WHAT YOU WILL DO
Please return only the lines from the one holding "183 | 693 |" through the one holding "u_divider.dsr_reg[5]$_DFFE_PP_ | 0.45 | 0 |", exactly as they appear in the records below, both ends included.

Extracted data entries:

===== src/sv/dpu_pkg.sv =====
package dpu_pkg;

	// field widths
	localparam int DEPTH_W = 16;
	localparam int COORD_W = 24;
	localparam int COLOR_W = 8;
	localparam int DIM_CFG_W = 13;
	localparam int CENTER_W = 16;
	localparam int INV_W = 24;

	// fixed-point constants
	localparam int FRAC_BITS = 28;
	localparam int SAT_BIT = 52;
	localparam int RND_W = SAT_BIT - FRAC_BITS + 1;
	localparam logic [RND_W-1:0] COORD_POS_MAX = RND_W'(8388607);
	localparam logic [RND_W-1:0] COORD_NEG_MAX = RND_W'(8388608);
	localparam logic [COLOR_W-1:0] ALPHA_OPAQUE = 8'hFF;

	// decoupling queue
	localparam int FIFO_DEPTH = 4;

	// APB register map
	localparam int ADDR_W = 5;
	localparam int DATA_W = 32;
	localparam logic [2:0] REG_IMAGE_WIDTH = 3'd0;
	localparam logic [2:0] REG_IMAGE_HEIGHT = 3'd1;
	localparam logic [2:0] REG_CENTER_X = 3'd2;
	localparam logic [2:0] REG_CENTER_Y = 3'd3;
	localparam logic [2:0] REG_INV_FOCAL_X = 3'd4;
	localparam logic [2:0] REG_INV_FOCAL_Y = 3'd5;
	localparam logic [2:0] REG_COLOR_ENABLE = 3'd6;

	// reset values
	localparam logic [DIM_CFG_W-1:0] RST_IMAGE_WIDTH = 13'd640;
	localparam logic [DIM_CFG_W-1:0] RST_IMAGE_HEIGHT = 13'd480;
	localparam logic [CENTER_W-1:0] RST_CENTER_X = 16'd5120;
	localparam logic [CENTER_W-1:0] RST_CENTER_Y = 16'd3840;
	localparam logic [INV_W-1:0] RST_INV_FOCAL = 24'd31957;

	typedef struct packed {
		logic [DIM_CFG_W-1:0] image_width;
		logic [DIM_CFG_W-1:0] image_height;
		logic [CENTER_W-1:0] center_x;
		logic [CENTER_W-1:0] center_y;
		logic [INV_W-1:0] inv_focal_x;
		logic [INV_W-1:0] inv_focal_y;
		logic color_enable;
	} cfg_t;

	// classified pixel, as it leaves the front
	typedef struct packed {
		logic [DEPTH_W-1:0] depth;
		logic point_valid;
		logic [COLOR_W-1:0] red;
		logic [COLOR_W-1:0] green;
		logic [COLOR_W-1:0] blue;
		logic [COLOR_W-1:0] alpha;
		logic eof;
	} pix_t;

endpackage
==
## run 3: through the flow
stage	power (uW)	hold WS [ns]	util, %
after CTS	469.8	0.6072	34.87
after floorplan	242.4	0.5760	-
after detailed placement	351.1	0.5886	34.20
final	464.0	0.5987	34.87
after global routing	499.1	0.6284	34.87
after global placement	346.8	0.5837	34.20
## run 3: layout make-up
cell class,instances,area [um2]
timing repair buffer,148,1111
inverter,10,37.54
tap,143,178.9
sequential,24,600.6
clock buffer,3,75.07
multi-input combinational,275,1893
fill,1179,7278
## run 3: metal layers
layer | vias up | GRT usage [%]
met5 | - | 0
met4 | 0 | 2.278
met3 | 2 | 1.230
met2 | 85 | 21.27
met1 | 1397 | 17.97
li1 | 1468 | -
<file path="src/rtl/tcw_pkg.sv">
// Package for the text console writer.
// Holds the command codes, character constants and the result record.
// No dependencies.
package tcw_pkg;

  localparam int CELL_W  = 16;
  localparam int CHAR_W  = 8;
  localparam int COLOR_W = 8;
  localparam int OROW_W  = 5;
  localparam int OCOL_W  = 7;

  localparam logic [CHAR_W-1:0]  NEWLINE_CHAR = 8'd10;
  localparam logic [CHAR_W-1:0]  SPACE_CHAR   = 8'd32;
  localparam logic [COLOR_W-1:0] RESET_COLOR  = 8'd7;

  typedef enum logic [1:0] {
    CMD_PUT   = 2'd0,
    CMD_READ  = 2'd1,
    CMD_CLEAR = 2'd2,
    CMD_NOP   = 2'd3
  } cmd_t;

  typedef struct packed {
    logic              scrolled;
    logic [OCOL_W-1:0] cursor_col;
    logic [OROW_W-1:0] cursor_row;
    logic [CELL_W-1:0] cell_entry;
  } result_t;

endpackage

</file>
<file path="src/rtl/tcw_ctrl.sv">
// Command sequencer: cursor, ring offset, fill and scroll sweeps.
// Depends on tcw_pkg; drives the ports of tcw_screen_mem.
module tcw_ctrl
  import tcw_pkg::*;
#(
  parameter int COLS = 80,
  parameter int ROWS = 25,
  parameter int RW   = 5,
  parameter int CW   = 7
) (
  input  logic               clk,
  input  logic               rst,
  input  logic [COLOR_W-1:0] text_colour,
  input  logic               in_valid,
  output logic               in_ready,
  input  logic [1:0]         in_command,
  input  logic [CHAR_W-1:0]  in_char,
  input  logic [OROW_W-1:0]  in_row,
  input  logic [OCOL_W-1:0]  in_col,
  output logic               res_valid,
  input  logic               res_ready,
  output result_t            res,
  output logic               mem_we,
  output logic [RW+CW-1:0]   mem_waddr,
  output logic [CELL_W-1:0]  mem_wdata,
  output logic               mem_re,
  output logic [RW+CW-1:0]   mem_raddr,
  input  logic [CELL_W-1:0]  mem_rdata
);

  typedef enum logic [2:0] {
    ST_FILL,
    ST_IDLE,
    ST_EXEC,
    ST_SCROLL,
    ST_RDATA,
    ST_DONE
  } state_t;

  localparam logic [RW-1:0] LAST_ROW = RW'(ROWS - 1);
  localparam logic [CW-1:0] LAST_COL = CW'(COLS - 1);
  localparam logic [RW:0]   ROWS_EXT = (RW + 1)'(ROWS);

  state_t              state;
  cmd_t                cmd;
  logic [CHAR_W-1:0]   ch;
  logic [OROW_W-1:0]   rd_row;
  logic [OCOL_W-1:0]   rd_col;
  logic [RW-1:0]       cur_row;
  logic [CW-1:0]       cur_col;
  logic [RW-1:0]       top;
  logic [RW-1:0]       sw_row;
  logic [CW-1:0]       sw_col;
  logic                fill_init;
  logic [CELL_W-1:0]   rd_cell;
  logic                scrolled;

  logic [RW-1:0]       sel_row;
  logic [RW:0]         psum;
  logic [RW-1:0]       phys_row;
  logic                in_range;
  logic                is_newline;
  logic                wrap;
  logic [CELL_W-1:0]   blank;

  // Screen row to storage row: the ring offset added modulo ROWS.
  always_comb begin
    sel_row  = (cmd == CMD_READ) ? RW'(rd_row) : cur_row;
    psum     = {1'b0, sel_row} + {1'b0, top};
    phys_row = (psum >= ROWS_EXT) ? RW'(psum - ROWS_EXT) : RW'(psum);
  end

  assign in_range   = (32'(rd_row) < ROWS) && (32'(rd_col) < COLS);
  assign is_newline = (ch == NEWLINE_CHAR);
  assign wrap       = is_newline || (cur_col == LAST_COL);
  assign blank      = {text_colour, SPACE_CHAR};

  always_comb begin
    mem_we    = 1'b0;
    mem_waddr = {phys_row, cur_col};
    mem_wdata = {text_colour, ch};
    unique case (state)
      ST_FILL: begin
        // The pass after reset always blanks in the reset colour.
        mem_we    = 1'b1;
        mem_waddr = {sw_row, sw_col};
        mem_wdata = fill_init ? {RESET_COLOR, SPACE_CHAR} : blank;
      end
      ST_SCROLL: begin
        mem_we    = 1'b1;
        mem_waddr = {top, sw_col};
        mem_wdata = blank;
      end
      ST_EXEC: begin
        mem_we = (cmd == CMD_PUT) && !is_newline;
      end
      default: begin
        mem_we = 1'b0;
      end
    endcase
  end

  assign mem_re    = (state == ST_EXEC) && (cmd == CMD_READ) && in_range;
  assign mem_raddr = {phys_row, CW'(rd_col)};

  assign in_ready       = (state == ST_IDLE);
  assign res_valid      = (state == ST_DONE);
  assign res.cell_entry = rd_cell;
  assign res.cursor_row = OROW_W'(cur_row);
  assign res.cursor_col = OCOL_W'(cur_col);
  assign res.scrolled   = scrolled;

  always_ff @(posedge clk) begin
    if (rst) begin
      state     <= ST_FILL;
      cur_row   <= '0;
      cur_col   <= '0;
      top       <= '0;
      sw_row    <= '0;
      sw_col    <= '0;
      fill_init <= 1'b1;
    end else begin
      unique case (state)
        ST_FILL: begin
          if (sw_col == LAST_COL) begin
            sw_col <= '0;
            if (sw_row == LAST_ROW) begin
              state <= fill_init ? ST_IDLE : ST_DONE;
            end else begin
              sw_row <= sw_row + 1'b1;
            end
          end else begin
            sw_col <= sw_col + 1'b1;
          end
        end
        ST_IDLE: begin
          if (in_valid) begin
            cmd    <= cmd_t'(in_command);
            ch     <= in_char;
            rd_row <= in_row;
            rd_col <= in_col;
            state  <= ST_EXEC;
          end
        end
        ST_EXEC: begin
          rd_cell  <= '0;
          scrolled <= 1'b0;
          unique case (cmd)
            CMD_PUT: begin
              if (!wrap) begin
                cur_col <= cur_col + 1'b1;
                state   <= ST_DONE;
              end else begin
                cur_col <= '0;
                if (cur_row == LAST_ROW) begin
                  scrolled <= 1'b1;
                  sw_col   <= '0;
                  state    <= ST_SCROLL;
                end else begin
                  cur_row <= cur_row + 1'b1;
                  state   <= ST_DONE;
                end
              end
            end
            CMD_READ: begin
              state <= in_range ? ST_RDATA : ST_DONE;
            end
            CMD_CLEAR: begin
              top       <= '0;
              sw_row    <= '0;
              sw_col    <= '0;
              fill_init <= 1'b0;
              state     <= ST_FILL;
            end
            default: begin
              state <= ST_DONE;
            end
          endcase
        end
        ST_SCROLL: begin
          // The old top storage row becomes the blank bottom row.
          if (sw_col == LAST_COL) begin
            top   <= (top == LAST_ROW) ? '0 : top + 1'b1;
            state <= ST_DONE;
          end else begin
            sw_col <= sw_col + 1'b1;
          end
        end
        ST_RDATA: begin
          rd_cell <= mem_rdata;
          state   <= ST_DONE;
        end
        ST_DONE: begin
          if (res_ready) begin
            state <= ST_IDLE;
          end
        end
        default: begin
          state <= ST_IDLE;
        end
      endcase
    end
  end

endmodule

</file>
--
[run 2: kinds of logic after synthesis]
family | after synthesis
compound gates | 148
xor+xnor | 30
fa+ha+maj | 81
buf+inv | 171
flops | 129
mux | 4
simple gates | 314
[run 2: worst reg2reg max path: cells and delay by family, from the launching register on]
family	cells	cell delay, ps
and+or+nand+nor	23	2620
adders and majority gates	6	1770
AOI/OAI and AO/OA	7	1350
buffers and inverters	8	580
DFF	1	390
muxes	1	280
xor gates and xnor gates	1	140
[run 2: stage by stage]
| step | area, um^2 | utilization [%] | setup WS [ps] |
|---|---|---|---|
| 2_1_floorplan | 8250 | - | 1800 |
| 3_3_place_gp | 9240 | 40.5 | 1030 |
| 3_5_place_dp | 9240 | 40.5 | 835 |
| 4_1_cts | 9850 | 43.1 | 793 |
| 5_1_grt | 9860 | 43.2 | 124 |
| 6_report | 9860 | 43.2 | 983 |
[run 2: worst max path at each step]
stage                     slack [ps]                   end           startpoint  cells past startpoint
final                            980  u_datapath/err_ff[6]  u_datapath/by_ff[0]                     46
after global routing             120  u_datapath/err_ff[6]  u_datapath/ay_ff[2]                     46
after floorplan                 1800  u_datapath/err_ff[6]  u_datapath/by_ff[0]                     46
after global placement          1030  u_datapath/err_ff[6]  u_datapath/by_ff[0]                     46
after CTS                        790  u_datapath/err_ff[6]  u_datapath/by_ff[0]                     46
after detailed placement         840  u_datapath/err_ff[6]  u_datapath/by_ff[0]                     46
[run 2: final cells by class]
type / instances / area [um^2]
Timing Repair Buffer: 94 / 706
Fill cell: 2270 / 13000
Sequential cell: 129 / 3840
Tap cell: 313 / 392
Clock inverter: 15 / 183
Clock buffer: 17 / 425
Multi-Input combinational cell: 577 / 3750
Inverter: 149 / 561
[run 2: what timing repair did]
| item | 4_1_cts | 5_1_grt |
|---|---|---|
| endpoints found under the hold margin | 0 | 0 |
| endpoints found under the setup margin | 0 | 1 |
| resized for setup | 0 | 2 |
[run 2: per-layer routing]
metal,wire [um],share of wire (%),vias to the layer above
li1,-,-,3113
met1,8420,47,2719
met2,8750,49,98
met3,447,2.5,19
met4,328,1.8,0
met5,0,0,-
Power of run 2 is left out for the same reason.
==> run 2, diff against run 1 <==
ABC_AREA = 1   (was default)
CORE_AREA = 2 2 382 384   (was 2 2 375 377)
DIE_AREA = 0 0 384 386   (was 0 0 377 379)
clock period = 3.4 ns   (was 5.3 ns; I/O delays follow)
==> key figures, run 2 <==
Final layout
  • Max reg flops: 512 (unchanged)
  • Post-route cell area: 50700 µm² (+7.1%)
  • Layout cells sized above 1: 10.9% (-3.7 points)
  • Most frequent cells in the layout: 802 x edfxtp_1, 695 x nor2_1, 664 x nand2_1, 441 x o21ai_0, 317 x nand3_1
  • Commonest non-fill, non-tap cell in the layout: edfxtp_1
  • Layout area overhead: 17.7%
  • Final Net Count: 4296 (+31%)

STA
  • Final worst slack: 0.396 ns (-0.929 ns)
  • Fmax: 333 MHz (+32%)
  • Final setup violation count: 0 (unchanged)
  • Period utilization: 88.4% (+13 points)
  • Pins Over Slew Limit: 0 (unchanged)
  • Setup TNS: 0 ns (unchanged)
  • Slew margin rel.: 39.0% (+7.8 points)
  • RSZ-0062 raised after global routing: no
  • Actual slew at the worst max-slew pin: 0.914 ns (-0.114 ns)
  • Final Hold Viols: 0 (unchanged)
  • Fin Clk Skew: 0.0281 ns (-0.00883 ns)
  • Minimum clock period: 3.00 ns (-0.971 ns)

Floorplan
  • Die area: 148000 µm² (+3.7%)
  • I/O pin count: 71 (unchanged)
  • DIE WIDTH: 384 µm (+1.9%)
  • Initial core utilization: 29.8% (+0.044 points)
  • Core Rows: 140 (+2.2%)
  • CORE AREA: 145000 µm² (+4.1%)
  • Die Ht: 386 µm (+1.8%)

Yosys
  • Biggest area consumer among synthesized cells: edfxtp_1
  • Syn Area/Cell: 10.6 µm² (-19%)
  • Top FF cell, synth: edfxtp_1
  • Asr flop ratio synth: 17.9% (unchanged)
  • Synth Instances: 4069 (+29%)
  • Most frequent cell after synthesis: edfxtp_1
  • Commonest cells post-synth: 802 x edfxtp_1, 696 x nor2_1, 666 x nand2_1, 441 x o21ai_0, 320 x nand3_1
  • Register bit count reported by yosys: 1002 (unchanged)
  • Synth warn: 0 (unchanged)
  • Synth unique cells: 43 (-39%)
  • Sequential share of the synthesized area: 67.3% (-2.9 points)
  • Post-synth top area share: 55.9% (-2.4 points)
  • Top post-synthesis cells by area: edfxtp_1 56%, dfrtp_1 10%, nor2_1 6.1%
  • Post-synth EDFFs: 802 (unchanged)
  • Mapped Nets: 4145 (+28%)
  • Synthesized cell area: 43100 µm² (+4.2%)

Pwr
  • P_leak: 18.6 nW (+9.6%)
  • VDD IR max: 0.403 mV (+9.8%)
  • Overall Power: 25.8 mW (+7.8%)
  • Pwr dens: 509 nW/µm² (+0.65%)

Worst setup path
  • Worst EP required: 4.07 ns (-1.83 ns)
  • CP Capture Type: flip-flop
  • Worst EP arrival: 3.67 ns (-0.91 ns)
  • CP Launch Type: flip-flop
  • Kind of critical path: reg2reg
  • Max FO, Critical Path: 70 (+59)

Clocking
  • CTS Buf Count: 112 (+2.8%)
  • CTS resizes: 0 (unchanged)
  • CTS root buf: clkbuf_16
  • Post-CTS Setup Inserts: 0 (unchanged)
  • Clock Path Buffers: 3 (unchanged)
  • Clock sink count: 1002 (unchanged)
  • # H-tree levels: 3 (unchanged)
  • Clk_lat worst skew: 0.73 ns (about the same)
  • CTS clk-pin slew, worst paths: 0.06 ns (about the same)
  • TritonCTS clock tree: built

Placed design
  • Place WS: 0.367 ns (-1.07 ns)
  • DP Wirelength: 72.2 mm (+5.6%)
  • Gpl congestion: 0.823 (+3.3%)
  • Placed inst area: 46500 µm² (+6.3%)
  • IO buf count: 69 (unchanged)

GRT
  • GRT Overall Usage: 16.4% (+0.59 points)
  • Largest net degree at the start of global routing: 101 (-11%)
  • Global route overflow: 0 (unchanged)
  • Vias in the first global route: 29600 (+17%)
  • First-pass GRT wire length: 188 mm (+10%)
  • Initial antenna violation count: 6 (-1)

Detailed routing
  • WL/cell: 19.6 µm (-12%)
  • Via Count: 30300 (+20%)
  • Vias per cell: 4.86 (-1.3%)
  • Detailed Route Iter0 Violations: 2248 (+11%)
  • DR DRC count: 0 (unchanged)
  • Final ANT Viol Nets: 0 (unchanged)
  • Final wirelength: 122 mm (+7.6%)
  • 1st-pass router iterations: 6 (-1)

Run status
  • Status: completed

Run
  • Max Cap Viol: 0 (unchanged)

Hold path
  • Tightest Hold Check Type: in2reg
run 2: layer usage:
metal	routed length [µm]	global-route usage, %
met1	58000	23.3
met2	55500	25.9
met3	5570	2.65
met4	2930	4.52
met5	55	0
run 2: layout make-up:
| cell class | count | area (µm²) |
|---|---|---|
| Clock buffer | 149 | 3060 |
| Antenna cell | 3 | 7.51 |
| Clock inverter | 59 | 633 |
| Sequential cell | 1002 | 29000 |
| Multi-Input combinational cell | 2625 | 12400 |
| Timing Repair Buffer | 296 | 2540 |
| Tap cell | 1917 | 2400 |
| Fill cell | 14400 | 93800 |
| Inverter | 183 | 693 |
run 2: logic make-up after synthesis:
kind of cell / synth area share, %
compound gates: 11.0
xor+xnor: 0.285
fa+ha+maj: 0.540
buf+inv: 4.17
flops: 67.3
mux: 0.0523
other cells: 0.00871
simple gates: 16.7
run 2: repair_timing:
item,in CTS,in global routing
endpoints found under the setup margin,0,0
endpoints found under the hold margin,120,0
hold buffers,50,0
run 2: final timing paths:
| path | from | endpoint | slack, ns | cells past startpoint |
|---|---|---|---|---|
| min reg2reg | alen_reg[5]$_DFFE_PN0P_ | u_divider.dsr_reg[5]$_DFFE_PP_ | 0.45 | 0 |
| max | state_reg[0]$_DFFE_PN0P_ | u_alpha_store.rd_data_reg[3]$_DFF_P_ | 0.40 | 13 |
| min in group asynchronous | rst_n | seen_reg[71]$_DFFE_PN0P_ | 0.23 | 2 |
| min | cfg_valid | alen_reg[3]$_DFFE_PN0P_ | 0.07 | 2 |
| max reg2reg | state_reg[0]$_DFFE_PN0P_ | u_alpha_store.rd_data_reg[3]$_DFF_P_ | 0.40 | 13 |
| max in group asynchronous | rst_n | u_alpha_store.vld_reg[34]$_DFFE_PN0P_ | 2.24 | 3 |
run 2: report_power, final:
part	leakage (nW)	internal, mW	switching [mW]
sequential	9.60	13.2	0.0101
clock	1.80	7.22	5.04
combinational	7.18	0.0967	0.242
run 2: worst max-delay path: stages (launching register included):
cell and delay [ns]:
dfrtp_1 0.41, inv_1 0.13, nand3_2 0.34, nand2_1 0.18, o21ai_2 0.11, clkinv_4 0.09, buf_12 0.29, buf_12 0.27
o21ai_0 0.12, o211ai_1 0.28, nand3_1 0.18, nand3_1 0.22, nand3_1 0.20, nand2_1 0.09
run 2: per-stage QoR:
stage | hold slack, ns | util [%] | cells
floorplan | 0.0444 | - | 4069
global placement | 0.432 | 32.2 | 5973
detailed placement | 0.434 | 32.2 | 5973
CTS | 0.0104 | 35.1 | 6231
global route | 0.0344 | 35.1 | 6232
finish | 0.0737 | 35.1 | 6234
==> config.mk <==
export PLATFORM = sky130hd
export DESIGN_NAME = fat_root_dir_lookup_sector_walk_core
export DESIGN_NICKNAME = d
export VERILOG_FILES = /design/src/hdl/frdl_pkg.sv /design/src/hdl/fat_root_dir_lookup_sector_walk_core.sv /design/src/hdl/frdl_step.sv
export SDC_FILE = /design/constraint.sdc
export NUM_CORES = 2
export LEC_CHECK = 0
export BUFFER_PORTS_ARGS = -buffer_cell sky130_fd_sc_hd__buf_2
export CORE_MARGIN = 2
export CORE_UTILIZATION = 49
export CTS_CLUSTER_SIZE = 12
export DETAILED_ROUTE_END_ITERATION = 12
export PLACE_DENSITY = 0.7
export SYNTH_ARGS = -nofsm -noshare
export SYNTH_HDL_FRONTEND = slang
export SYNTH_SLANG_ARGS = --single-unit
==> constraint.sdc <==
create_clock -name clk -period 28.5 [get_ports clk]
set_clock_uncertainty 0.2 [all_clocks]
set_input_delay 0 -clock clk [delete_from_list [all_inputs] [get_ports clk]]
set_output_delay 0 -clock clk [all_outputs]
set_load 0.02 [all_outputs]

REPLY
| Inverter | 183 | 693 |
run 2: logic make-up after synthesis:
kind of cell / synth area share, %
compound gates: 11.0
xor+xnor: 0.285
fa+ha+maj: 0.540
buf+inv: 4.17
flops: 67.3
mux: 0.0523
other cells: 0.00871
simple gates: 16.7
run 2: repair_timing:
item,in CTS,in global routing
endpoints found under the setup margin,0,0
endpoints found under the hold margin,120,0
hold buffers,50,0
run 2: final timing paths:
| path | from | endpoint | slack, ns | cells past startpoint |
|---|---|---|---|---|
| min reg2reg | alen_reg[5]$_DFFE_PN0P_ | u_divider.dsr_reg[5]$_DFFE_PP_ | 0.45 | 0 |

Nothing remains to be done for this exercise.